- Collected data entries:
= = = = =

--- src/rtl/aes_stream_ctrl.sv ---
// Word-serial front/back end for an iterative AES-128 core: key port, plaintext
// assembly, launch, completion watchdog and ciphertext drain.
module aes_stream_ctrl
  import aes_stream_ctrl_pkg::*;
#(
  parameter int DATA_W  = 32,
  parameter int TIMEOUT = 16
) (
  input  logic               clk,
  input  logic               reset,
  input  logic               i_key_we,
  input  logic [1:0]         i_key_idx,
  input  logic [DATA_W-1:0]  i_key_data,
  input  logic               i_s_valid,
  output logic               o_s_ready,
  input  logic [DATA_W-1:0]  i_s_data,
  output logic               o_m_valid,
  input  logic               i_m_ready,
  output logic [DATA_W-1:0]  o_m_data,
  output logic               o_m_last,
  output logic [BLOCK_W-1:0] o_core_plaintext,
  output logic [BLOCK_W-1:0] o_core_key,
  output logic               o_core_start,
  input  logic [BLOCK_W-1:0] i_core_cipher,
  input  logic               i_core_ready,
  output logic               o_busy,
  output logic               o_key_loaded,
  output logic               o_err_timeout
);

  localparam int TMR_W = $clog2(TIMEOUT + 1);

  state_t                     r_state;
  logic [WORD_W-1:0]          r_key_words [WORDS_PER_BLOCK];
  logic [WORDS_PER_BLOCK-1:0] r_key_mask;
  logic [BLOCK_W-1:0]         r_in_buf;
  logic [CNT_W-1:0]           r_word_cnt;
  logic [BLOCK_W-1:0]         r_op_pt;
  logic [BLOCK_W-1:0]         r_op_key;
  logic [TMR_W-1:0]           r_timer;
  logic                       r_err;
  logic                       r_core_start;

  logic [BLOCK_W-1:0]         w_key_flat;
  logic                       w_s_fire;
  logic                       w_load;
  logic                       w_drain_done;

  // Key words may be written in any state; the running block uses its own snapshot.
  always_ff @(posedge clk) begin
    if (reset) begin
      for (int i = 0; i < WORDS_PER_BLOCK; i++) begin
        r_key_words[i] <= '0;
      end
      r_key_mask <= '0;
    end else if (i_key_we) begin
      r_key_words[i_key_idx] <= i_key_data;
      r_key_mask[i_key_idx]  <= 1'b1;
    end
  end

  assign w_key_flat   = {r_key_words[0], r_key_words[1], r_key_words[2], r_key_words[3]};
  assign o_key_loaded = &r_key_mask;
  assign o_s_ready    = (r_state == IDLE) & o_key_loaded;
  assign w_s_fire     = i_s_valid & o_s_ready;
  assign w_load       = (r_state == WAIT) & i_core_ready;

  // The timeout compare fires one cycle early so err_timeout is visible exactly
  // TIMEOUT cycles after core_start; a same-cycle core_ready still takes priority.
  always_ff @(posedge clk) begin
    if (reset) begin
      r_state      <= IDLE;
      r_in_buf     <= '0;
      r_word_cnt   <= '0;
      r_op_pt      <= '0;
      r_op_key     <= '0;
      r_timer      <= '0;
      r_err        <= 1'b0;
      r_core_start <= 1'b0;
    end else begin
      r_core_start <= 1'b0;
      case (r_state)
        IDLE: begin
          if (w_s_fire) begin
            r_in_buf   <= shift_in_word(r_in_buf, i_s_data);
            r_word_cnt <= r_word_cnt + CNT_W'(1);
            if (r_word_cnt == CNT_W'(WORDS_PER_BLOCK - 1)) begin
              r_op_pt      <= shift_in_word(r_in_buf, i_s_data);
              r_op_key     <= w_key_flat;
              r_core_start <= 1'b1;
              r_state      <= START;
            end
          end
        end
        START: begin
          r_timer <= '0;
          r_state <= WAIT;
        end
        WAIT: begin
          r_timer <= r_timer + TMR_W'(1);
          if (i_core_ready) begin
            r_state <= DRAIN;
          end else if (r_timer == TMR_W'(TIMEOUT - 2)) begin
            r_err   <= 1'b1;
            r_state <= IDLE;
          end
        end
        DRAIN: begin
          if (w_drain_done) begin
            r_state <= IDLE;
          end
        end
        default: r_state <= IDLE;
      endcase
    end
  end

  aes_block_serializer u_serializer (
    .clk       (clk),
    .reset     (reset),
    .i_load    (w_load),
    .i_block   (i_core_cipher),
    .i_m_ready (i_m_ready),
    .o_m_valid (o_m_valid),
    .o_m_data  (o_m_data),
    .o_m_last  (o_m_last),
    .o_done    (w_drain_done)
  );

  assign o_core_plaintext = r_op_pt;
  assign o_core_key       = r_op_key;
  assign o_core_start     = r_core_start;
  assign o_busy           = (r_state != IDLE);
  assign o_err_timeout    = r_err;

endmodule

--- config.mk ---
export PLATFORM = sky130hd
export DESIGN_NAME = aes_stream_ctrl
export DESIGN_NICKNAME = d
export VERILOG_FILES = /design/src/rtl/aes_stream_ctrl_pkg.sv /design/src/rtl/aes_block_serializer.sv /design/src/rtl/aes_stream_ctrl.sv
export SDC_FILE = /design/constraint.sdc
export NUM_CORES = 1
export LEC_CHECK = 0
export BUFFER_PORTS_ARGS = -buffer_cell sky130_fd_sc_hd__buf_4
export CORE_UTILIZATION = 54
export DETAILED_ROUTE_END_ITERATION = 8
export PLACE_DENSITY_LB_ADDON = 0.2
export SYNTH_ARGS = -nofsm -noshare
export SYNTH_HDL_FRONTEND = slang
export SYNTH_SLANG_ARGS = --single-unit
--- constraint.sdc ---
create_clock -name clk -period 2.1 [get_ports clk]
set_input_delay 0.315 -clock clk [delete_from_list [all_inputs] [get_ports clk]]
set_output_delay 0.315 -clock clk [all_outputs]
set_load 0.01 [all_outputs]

= = = = =

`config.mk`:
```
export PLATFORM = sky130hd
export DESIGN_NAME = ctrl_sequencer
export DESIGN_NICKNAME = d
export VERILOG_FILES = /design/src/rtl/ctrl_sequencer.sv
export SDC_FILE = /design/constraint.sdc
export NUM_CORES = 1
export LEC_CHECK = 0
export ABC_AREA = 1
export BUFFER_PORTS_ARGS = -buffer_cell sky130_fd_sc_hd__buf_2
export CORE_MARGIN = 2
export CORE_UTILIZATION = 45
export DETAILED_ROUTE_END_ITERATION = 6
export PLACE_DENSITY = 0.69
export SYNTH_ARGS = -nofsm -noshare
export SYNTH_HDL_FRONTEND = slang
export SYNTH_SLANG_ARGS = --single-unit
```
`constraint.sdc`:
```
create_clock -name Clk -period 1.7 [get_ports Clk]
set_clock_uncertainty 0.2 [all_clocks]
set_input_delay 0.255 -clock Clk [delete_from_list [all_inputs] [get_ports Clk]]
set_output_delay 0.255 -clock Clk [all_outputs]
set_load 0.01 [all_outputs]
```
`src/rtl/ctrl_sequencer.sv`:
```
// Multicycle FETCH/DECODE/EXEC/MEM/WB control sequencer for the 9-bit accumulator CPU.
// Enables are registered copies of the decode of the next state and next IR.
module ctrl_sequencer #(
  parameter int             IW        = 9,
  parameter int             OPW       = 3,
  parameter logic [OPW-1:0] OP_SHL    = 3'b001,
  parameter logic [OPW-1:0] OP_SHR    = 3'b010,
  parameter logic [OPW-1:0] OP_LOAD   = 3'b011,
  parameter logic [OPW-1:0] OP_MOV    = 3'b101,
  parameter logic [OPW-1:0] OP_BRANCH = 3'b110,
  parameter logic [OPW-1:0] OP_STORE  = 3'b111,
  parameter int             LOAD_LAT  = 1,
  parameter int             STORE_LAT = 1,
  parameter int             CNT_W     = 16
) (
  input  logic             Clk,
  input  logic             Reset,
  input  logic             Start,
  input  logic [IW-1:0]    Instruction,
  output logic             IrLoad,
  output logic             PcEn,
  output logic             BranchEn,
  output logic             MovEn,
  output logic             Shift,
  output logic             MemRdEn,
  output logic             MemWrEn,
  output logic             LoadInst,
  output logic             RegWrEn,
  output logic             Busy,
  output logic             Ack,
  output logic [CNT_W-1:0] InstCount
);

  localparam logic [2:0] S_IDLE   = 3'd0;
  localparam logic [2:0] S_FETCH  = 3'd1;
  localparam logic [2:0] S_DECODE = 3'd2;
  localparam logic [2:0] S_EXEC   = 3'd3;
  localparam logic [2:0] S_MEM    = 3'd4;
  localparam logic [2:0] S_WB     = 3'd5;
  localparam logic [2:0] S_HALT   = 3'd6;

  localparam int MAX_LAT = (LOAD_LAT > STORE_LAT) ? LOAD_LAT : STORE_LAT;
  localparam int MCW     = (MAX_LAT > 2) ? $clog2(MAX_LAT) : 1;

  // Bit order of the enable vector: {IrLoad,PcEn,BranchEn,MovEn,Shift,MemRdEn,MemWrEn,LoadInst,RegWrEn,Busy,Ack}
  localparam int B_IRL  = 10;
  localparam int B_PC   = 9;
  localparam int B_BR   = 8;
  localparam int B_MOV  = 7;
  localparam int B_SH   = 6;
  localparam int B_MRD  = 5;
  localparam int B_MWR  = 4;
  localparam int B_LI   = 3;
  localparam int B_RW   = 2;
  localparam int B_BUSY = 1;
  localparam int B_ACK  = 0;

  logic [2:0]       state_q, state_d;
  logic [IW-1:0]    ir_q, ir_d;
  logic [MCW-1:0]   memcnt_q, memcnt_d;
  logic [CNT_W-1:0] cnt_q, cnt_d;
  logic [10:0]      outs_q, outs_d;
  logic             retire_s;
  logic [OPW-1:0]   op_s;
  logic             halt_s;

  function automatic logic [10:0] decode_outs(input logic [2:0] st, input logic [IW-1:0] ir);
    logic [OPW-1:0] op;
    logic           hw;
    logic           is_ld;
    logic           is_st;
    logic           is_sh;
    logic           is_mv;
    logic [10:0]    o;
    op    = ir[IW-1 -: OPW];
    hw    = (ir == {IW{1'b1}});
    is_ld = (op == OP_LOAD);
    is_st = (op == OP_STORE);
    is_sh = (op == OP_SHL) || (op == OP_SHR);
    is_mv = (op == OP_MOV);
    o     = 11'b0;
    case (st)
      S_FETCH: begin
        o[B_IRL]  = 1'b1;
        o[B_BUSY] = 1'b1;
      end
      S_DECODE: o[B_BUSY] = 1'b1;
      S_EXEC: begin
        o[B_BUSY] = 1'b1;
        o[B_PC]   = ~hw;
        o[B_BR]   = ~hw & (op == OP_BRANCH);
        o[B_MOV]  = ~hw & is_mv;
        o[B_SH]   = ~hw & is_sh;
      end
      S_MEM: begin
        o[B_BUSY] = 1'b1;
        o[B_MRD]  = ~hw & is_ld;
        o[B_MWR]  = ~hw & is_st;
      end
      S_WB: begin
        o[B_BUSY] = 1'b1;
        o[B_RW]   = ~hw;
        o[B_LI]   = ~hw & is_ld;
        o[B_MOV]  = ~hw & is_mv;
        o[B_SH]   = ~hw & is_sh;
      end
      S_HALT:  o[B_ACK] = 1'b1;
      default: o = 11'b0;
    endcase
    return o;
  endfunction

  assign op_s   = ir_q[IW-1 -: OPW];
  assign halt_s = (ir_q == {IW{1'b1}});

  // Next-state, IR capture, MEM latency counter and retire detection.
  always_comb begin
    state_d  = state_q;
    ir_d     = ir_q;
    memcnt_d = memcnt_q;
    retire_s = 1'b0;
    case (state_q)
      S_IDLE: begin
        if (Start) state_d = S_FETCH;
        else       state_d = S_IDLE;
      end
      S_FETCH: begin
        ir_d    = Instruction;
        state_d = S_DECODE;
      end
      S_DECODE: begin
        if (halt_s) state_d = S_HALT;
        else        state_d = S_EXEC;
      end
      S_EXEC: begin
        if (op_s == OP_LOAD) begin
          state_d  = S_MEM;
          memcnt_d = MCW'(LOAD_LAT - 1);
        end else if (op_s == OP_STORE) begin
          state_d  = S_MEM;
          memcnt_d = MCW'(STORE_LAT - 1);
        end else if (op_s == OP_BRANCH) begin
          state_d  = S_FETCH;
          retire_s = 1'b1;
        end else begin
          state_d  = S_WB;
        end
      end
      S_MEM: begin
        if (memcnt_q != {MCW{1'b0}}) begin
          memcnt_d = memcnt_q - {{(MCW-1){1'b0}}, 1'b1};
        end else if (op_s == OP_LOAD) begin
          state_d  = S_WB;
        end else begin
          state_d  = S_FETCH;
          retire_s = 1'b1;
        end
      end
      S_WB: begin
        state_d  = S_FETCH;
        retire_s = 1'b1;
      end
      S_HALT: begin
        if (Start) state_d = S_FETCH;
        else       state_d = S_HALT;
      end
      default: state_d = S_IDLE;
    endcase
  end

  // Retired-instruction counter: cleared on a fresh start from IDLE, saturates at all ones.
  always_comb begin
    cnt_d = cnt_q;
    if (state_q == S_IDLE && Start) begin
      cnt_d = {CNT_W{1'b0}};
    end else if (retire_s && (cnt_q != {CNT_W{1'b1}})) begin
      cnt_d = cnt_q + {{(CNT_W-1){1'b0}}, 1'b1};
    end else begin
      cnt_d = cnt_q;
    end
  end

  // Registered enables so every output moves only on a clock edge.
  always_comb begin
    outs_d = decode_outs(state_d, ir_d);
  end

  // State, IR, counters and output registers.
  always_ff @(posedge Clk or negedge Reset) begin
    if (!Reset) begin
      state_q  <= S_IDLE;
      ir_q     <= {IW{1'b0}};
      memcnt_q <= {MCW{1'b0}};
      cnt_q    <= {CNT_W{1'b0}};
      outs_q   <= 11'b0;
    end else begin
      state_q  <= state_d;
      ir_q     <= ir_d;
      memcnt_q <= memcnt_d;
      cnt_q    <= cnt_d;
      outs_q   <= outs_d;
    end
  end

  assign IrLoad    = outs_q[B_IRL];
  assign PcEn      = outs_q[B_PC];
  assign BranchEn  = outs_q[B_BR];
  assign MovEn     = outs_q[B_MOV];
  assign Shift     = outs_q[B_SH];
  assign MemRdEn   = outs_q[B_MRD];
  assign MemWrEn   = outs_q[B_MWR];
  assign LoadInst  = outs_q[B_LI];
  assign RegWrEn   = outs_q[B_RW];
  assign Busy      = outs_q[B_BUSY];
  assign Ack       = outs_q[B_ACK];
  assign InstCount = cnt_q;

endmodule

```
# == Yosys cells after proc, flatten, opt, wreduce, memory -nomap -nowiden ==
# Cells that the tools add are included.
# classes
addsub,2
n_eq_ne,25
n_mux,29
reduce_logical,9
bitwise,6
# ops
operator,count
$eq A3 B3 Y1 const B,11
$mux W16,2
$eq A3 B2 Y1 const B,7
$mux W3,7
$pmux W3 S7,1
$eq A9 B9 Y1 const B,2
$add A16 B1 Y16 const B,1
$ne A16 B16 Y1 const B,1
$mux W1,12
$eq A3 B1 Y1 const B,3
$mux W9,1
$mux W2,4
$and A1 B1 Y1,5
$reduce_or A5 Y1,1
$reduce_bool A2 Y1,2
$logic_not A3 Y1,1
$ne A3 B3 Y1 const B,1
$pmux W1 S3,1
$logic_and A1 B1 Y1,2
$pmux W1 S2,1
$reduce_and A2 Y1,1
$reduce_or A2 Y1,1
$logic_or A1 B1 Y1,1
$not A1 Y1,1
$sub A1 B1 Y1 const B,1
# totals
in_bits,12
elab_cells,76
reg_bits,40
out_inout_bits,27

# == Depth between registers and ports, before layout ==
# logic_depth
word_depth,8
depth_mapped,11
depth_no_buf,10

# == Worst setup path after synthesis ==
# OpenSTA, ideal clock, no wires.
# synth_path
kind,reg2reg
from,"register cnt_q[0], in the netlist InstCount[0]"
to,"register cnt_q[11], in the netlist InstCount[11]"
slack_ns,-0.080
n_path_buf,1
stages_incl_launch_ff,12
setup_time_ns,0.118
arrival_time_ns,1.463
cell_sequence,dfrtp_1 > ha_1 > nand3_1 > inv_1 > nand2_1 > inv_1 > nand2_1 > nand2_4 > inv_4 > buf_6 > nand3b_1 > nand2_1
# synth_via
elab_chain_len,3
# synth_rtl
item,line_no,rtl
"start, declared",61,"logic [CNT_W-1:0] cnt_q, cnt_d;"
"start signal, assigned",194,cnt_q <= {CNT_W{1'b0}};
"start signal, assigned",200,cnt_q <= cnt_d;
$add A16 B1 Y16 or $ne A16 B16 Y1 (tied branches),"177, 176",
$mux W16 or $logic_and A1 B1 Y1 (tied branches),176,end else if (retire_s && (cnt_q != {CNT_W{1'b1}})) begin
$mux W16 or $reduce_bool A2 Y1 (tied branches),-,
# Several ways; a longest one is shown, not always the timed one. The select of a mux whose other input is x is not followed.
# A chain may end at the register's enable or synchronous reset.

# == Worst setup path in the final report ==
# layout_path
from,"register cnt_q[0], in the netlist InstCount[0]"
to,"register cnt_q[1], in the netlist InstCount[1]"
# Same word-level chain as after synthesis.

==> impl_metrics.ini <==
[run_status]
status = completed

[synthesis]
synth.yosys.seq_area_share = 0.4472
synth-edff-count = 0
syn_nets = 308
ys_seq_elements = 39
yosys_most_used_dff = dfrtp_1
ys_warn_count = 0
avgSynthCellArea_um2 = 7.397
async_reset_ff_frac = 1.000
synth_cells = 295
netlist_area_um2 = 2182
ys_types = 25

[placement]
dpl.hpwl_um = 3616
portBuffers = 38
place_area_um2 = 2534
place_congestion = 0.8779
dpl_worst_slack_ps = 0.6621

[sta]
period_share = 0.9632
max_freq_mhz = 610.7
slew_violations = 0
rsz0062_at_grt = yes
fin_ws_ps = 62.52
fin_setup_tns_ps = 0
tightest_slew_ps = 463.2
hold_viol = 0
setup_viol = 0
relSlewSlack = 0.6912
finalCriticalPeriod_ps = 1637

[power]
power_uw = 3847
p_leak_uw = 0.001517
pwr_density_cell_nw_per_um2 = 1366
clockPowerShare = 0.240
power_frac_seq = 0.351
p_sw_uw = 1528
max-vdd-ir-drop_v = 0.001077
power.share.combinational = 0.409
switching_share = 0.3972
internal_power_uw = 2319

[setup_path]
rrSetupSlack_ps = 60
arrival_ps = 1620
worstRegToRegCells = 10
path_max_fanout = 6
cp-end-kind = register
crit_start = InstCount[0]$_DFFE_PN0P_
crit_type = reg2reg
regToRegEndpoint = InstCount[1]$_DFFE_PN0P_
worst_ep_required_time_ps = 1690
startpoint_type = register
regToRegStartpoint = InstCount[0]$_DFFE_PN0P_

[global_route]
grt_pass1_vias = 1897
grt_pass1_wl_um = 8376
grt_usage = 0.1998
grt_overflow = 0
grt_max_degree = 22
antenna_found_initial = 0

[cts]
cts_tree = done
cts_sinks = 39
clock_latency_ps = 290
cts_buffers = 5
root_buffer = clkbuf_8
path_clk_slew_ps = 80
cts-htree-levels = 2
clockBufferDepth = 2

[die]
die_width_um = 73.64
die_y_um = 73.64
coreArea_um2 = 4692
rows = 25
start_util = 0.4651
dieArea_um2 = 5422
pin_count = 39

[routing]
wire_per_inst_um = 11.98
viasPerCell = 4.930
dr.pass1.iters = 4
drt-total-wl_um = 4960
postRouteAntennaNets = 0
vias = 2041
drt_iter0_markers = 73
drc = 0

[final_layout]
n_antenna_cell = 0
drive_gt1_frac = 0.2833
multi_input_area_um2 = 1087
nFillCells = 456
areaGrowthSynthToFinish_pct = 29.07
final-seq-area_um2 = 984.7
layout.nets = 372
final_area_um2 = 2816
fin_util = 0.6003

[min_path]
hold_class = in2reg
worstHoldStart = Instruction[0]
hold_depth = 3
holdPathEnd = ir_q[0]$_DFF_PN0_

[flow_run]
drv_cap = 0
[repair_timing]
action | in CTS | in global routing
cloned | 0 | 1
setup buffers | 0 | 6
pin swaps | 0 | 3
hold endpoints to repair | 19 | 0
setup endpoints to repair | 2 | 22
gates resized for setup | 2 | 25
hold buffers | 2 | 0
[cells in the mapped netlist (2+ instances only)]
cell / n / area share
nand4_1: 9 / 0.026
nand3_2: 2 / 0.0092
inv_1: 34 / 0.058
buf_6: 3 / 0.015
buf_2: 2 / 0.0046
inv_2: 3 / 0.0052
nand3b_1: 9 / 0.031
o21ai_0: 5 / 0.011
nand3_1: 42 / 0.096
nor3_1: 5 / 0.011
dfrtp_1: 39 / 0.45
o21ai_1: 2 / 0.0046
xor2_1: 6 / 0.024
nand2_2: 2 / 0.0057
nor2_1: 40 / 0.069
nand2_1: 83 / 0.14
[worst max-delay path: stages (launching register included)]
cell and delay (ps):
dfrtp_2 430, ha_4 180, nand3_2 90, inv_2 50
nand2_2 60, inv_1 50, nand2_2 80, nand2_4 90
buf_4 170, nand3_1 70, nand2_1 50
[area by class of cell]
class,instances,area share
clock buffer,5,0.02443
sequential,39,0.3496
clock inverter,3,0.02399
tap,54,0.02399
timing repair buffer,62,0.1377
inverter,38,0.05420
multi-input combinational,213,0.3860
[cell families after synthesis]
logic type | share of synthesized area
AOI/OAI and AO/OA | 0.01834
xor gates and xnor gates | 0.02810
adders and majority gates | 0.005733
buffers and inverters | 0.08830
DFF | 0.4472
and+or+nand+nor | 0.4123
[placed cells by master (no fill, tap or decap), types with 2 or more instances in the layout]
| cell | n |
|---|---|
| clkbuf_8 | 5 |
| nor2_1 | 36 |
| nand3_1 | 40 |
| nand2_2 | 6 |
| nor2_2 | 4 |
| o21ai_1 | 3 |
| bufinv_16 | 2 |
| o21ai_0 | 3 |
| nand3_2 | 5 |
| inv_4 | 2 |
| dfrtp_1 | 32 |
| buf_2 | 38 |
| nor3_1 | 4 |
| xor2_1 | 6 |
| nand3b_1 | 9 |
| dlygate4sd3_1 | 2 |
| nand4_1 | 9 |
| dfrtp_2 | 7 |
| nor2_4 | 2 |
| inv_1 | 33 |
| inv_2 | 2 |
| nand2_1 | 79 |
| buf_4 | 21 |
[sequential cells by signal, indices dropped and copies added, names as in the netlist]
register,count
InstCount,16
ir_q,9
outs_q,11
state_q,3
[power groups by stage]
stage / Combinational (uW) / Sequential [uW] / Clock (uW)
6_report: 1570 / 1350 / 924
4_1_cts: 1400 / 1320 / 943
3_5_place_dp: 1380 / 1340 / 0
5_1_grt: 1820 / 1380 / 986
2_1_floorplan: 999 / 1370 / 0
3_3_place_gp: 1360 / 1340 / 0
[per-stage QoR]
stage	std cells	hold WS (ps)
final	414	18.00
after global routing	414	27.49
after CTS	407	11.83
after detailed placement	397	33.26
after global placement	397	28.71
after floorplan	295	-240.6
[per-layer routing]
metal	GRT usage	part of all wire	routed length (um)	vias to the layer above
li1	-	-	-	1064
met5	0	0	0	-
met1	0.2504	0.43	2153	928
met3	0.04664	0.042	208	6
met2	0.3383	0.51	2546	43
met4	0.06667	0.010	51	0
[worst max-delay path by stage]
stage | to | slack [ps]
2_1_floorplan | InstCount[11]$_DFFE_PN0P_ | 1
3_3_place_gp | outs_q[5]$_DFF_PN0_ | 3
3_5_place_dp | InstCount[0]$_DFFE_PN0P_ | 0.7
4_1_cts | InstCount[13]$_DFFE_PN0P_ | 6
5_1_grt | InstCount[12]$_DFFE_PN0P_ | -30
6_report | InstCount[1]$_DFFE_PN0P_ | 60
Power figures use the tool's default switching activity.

= = = = =

- TASK DESCRIPTION: A count is all that should be returned: the number of lines in these records containing the string "signal".

- OUTPUT FOR THIS EXERCISE: 3